*WHAT THIS TASK INVOLVES*. Look through the data below and return each line where "outcome" appears.

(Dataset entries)
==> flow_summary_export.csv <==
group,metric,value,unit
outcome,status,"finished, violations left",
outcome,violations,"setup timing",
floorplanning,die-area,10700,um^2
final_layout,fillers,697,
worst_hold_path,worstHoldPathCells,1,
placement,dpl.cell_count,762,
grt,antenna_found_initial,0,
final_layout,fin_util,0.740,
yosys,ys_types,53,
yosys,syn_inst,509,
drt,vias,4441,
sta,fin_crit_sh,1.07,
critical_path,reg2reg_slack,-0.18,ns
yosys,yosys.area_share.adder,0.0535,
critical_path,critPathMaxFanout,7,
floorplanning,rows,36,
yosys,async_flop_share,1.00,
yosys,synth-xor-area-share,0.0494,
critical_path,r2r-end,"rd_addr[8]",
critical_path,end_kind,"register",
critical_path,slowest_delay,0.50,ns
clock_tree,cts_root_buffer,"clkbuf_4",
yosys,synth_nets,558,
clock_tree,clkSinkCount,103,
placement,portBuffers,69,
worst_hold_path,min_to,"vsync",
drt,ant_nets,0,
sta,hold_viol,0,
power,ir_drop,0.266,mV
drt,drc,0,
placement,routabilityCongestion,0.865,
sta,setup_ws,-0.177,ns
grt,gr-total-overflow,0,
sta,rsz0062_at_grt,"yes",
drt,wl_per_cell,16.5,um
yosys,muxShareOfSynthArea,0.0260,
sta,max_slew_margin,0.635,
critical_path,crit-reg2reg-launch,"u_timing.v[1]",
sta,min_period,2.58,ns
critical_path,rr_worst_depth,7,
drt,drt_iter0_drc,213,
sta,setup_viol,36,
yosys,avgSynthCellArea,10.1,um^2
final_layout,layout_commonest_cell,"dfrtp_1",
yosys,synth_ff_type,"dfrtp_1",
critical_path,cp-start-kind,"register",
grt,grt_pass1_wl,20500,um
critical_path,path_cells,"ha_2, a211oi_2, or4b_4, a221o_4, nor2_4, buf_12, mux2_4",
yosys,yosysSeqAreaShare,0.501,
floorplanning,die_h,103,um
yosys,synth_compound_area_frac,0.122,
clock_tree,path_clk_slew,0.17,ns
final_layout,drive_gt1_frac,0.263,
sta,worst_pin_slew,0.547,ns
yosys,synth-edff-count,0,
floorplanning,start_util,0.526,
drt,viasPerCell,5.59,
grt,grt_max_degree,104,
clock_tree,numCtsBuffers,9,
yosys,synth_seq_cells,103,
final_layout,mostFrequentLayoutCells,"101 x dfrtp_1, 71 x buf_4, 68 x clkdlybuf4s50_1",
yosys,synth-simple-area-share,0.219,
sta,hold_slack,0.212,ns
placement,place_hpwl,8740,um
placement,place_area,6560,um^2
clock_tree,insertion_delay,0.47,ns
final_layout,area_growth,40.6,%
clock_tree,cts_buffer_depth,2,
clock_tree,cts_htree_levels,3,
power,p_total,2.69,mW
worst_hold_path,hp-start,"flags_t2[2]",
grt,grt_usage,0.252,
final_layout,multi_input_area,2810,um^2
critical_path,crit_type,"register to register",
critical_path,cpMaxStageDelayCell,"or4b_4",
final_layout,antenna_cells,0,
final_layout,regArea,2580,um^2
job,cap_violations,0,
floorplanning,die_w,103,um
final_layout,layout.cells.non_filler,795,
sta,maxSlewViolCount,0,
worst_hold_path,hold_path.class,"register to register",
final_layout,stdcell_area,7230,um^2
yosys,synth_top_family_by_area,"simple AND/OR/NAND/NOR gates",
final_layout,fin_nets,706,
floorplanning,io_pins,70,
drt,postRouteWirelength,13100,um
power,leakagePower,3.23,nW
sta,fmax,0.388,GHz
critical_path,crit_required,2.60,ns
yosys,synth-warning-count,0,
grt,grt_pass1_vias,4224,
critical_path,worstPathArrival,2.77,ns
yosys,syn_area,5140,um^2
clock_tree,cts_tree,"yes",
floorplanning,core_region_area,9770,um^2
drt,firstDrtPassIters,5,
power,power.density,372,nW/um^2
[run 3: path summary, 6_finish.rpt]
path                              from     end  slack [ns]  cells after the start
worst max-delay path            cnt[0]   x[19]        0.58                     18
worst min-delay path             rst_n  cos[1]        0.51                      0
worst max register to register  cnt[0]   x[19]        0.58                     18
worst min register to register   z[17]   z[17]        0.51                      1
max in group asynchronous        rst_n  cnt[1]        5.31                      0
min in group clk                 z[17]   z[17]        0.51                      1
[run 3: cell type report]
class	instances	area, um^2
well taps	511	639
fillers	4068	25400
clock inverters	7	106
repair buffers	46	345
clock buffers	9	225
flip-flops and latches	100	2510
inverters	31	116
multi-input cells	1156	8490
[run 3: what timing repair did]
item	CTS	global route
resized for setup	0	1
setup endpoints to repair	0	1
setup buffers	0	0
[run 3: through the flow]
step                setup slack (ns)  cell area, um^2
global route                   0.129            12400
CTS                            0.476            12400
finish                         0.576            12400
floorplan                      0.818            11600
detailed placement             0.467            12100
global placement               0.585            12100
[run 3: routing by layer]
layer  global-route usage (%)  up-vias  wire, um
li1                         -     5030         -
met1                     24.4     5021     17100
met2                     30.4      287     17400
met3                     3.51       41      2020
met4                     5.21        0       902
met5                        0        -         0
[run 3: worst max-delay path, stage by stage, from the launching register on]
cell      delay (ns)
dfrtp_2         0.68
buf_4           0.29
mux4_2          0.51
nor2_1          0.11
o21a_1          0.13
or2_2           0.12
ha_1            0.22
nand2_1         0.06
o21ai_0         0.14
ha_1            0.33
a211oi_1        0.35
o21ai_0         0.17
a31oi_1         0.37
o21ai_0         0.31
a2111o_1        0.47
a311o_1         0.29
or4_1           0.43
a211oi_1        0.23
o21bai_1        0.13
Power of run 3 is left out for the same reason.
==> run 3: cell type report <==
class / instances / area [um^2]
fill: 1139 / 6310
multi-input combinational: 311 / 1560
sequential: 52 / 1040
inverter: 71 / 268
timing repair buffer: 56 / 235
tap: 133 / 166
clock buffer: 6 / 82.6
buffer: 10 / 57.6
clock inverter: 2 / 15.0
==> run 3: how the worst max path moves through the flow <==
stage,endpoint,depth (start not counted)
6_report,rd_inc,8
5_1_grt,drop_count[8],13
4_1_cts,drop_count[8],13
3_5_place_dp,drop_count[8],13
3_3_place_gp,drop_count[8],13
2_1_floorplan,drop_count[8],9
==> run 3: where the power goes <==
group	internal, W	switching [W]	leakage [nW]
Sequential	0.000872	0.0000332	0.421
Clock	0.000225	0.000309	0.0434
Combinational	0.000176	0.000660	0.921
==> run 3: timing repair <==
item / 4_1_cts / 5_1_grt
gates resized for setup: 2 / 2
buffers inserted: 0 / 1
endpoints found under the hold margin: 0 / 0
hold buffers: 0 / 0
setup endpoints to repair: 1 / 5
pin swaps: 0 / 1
File: src/rtl/sync_err_recovery_seq_pkg.sv
// Shared definitions for the sync error recovery sequencer.
// Latency: n/a (types and constants only).
// Backpressure: n/a.
package sync_err_recovery_seq_pkg;

    // Sequencer states; the numeric values are what VME software reads back.
    typedef enum logic [2:0] {
        ST_IDLE   = 3'd0,
        ST_HOLD   = 3'd1,
        ST_RESET  = 3'd2,
        ST_SETTLE = 3'd3,
        ST_FAIL   = 3'd4
    } seq_state_t;

    // Error event statistics counter width and its saturation value.
    localparam int ERR_CNT_W = 8;
    localparam logic [ERR_CNT_W-1:0] ERR_CNT_MAX = 8'd255;

endpackage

*YOUR RESPONSE*.
outcome,status,"finished, violations left",
outcome,violations,"setup timing",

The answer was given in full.